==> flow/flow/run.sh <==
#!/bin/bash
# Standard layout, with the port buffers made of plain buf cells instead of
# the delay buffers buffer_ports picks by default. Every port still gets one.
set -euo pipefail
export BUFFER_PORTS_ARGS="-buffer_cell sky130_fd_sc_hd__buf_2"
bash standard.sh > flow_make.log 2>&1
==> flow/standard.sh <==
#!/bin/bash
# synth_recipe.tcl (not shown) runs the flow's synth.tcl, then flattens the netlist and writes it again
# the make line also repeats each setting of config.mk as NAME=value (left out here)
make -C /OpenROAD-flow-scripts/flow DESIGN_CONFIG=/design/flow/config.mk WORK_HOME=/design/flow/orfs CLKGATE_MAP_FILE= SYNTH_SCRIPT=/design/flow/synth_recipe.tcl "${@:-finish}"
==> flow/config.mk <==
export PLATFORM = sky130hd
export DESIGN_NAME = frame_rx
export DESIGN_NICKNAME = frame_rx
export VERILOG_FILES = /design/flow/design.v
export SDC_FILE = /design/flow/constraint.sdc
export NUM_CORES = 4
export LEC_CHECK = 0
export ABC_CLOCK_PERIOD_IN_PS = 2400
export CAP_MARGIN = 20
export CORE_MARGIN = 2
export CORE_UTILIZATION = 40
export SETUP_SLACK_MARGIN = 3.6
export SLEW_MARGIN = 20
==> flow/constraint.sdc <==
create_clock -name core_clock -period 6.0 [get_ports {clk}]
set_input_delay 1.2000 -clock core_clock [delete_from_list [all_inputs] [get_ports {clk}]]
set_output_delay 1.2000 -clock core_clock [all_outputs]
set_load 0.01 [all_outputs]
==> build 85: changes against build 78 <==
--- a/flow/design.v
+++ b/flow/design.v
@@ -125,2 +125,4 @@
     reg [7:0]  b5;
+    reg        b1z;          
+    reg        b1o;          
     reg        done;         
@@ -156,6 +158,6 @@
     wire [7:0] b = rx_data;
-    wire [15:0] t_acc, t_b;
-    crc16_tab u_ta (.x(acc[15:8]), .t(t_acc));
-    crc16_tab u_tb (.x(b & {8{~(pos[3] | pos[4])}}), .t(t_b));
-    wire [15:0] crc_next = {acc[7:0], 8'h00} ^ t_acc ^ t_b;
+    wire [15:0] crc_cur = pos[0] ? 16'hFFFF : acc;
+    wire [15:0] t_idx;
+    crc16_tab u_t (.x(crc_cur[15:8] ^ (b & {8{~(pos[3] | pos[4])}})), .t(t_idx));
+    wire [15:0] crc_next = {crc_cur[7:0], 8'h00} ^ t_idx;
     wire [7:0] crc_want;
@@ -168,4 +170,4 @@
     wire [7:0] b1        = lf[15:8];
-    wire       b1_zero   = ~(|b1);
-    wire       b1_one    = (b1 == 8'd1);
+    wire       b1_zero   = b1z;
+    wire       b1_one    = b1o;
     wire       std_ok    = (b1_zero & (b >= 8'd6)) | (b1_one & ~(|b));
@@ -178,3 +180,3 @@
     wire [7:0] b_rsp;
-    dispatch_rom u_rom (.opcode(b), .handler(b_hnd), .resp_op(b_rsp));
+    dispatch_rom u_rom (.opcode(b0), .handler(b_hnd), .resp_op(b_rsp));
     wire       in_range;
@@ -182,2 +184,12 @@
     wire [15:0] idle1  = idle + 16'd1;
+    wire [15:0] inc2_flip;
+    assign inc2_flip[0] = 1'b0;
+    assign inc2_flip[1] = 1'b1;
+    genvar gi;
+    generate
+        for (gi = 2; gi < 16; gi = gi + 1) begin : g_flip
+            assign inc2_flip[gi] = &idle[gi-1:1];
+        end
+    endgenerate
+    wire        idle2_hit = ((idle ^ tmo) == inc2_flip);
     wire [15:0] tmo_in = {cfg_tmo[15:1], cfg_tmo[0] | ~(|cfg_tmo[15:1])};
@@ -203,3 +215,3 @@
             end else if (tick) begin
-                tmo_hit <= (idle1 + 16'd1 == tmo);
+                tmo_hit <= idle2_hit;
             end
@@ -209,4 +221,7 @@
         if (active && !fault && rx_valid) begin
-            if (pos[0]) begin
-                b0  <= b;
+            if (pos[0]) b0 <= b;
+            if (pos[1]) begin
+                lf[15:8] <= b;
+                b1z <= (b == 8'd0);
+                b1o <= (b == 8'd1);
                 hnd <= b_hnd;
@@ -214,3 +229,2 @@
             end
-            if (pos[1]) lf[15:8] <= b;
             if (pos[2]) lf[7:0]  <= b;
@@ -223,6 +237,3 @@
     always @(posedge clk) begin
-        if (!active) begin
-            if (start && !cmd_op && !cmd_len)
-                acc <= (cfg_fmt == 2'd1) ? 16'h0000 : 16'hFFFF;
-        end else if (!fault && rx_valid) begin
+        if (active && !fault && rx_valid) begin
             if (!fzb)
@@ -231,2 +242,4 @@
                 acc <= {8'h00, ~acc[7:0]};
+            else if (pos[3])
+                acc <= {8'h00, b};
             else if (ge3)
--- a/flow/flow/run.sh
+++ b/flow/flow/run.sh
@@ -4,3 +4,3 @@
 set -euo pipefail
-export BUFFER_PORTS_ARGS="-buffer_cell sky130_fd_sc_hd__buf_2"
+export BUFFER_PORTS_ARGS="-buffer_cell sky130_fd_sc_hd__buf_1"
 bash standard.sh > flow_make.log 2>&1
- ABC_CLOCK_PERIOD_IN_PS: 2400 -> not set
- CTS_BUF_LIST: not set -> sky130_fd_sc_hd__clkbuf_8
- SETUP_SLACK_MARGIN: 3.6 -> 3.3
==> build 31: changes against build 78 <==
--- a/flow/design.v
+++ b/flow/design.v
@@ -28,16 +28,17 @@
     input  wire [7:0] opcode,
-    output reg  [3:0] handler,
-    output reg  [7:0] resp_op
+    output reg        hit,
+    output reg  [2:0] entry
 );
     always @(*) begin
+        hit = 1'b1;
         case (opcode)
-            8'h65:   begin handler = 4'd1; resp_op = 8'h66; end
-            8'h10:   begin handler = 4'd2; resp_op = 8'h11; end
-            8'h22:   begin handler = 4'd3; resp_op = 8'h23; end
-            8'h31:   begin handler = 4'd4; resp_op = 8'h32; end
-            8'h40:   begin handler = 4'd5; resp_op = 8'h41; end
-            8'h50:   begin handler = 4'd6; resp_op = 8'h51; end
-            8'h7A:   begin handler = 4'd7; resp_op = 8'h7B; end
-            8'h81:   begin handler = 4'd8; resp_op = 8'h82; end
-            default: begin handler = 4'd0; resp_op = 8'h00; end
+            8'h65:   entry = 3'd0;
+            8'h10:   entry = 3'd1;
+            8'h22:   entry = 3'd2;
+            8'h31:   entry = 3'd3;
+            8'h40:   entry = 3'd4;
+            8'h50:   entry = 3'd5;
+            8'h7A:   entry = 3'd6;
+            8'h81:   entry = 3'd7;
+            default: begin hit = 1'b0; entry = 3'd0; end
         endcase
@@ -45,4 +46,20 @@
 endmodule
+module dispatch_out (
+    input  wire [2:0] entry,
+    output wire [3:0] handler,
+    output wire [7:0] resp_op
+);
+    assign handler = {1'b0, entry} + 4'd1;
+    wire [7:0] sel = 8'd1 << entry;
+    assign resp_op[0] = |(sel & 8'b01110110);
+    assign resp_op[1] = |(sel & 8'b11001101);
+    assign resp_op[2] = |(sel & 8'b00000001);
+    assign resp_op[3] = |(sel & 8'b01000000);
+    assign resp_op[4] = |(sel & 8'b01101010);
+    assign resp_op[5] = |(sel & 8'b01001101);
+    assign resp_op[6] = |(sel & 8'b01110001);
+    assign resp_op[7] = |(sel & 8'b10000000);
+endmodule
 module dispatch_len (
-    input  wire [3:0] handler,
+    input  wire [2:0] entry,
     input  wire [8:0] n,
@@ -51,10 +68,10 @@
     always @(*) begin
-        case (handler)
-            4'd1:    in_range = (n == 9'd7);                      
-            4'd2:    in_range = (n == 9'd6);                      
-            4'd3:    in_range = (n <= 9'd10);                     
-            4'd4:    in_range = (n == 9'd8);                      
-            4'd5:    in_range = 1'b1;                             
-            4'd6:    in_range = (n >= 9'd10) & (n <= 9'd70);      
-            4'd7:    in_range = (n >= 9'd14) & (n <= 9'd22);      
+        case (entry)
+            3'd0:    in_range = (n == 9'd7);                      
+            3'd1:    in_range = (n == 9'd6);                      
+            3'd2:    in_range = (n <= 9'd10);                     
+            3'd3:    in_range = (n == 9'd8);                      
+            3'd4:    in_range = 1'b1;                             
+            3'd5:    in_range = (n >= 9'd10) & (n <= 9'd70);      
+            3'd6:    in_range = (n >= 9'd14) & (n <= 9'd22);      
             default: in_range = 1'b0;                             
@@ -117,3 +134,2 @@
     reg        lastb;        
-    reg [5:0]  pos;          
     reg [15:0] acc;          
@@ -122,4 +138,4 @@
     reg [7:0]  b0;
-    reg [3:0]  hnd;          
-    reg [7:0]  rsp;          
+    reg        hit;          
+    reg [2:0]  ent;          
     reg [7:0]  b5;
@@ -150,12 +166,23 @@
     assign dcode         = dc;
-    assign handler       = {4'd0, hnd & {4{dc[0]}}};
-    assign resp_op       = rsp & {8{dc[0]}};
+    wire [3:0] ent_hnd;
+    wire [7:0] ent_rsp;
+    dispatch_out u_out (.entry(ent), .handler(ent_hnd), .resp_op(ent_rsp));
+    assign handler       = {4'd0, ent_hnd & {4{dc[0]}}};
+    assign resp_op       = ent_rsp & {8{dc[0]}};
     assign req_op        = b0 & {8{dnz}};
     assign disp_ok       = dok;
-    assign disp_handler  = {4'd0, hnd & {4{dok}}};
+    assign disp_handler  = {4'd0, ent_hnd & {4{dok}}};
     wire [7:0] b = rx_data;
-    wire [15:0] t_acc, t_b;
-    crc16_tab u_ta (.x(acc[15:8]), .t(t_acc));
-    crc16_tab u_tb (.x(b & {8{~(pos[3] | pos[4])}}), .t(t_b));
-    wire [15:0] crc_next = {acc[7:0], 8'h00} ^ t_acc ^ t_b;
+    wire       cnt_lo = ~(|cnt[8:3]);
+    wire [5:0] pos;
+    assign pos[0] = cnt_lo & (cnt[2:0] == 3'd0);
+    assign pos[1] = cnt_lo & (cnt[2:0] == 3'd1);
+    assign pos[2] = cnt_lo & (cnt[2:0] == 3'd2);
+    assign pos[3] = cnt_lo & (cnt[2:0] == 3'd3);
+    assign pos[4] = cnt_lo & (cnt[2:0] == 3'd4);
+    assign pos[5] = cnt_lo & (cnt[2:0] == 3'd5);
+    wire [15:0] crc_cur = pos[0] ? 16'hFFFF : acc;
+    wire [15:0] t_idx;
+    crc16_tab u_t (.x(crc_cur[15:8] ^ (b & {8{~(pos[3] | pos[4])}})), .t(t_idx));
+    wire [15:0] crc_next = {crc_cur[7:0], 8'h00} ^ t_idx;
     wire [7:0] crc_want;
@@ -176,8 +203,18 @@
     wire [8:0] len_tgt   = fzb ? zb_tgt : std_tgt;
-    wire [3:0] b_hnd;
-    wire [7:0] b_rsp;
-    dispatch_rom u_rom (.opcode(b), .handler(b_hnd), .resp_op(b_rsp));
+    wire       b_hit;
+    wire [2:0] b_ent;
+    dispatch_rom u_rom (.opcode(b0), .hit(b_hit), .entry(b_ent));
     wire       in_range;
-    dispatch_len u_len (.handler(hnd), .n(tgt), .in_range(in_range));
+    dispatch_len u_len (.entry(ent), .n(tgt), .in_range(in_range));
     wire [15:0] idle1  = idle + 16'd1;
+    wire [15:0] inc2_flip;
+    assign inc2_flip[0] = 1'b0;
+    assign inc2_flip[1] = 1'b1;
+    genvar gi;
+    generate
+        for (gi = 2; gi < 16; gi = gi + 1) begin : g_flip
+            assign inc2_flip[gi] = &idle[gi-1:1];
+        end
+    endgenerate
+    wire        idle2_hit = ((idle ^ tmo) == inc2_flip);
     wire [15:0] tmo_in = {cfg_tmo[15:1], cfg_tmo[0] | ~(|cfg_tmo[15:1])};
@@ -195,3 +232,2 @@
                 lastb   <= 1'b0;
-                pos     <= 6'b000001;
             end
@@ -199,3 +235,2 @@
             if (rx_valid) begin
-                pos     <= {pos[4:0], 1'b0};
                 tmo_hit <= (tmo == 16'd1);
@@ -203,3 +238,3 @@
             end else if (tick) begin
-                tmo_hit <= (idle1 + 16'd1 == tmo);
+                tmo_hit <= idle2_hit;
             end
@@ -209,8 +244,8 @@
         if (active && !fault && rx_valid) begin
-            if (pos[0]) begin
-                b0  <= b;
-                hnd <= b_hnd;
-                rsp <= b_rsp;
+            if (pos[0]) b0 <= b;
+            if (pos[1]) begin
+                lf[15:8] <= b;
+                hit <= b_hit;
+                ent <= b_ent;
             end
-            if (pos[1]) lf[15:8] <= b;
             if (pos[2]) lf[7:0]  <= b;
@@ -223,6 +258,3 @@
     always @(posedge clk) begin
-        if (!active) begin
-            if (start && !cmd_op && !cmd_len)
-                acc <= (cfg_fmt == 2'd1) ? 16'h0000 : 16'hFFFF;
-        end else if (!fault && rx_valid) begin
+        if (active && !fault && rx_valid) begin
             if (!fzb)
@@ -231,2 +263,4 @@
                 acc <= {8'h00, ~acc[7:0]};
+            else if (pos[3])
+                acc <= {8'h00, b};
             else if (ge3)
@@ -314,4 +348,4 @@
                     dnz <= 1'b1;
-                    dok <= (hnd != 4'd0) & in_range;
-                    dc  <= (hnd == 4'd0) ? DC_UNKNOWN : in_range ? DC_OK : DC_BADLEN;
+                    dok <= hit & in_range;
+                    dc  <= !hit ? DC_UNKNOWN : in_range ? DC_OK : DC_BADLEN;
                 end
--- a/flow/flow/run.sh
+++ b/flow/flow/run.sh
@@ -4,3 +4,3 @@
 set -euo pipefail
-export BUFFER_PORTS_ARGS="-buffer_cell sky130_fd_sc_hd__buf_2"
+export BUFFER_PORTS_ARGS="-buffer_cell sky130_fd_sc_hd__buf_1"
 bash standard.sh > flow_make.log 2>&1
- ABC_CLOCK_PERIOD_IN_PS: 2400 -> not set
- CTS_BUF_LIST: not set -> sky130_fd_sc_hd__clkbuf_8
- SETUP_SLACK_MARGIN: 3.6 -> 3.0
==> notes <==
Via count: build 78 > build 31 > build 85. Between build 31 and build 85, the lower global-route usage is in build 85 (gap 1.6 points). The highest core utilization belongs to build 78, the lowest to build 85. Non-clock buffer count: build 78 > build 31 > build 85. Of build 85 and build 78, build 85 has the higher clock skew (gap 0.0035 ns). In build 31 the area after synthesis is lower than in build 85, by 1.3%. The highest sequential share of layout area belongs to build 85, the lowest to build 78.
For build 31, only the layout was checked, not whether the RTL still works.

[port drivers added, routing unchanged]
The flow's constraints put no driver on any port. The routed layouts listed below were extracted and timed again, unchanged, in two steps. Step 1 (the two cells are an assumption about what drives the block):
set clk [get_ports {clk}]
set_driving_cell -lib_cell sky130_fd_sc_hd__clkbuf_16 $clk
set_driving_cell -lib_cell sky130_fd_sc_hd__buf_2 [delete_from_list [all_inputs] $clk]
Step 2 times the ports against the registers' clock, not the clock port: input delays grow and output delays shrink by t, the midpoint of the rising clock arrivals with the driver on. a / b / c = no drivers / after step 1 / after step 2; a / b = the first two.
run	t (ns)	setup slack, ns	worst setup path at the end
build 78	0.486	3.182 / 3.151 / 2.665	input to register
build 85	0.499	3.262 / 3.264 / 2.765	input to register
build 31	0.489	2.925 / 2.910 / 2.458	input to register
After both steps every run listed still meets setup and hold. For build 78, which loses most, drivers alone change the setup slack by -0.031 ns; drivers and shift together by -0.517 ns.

--------------------

_ASSIGNMENT_:
Review the preceding data and report every line that includes the string "cells".

_TASK RESPONSE_:
# Standard layout, with the port buffers made of plain buf cells instead of
The flow's constraints put no driver on any port. The routed layouts listed below were extracted and timed again, unchanged, in two steps. Step 1 (the two cells are an assumption about what drives the block):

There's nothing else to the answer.